Les trois femmes finirent par rigoler dans leur coin, seulement, la salle commençait à se vider de toutes ses petites conversations. Des membres fantomatiques du personnel venaient, chargés de plats brûlants et les posaient sur la table. La famille de Brières avait fini par s'asseoir. Amande, la mère de Lupa, semblait tellement bien s'entendre avec le couple qu'elle s'était assise à côté d'Elizabeth. Cette femme avait des cheveux blancs neige, ayant presque perdu de leur blondeur tant ils étaient clairs. Alors qu'elle n'était pas maquillée tout à l'heure, elle avait désormais ce teint rouge foncé sur ses lèvres qui faisaient ressortir la couleur pâle de sa peau.

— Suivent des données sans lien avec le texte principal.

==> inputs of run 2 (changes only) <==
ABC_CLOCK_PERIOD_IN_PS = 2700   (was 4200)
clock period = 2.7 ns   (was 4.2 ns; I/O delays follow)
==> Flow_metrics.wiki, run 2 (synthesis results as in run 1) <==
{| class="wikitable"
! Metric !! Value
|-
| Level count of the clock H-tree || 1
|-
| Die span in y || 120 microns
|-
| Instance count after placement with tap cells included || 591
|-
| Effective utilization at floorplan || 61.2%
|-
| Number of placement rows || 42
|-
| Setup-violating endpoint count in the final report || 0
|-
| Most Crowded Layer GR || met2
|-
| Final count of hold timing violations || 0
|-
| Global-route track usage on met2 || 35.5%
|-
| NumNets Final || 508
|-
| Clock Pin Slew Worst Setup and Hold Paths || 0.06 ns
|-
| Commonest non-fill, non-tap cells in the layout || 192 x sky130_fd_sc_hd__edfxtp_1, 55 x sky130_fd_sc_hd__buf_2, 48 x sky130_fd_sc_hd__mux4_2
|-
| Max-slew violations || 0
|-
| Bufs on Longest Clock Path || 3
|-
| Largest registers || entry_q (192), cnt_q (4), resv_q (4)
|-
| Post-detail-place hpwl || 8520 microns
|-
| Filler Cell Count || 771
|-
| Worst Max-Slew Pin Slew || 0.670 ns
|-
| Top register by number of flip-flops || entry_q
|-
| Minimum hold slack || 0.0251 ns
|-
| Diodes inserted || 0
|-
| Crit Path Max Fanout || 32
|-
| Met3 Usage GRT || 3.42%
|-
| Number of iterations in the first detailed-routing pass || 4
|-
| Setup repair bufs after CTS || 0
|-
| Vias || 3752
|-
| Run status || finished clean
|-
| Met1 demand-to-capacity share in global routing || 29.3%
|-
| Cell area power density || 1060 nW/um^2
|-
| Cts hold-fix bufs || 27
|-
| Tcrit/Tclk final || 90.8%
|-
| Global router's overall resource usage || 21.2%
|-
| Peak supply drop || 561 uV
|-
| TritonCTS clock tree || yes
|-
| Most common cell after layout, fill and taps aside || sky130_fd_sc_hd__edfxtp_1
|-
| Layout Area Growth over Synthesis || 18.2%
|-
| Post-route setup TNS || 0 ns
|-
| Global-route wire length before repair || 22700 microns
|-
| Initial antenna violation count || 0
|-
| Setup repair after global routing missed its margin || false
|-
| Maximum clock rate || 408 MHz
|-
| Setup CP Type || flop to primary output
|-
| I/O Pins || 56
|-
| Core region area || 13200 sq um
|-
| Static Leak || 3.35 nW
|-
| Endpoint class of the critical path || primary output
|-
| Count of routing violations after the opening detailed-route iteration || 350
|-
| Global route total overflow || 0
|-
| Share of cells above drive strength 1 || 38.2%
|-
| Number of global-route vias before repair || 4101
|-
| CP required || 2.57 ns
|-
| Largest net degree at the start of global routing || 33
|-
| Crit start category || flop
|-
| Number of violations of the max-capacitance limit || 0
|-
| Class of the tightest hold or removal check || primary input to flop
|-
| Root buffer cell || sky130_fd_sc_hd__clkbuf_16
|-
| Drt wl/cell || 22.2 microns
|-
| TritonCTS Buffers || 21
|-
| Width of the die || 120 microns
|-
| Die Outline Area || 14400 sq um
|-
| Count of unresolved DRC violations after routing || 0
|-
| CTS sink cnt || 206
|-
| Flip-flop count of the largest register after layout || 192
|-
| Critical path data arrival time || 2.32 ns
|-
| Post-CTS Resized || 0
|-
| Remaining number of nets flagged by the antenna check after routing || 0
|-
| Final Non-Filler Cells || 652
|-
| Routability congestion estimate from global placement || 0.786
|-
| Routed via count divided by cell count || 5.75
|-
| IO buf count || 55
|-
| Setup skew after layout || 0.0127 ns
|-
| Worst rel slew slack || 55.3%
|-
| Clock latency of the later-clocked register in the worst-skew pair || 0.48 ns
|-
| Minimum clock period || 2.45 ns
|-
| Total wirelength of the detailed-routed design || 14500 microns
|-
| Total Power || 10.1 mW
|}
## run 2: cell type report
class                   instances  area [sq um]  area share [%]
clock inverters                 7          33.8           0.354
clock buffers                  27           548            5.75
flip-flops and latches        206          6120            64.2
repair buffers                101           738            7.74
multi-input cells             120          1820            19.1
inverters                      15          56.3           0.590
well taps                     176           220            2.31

Elle était magnifique. Lupa croisa son regard et eut un léger rougissement, ce qui amusa Félice, qui le remarqua. La rousse, qui s'était fait un chignon pour manger sans tremper ses cheveux dans ses aliments, murmura à ses oreilles de loup:

- Bah alors ? Tu kiffes les milfs maintenant ?

- Casse-toi, toi, dit Lupa en réprimant un petit rire amusé. Je la trouve juste fraiche.

- Vous parlez de quoi ? dit Amande d'un ton sévère, pour leur intimer indirectement d'arrêter les messes basses. 

- Rien, dit rapidement Lupa en baissant ses pupilles ardentes et froides. 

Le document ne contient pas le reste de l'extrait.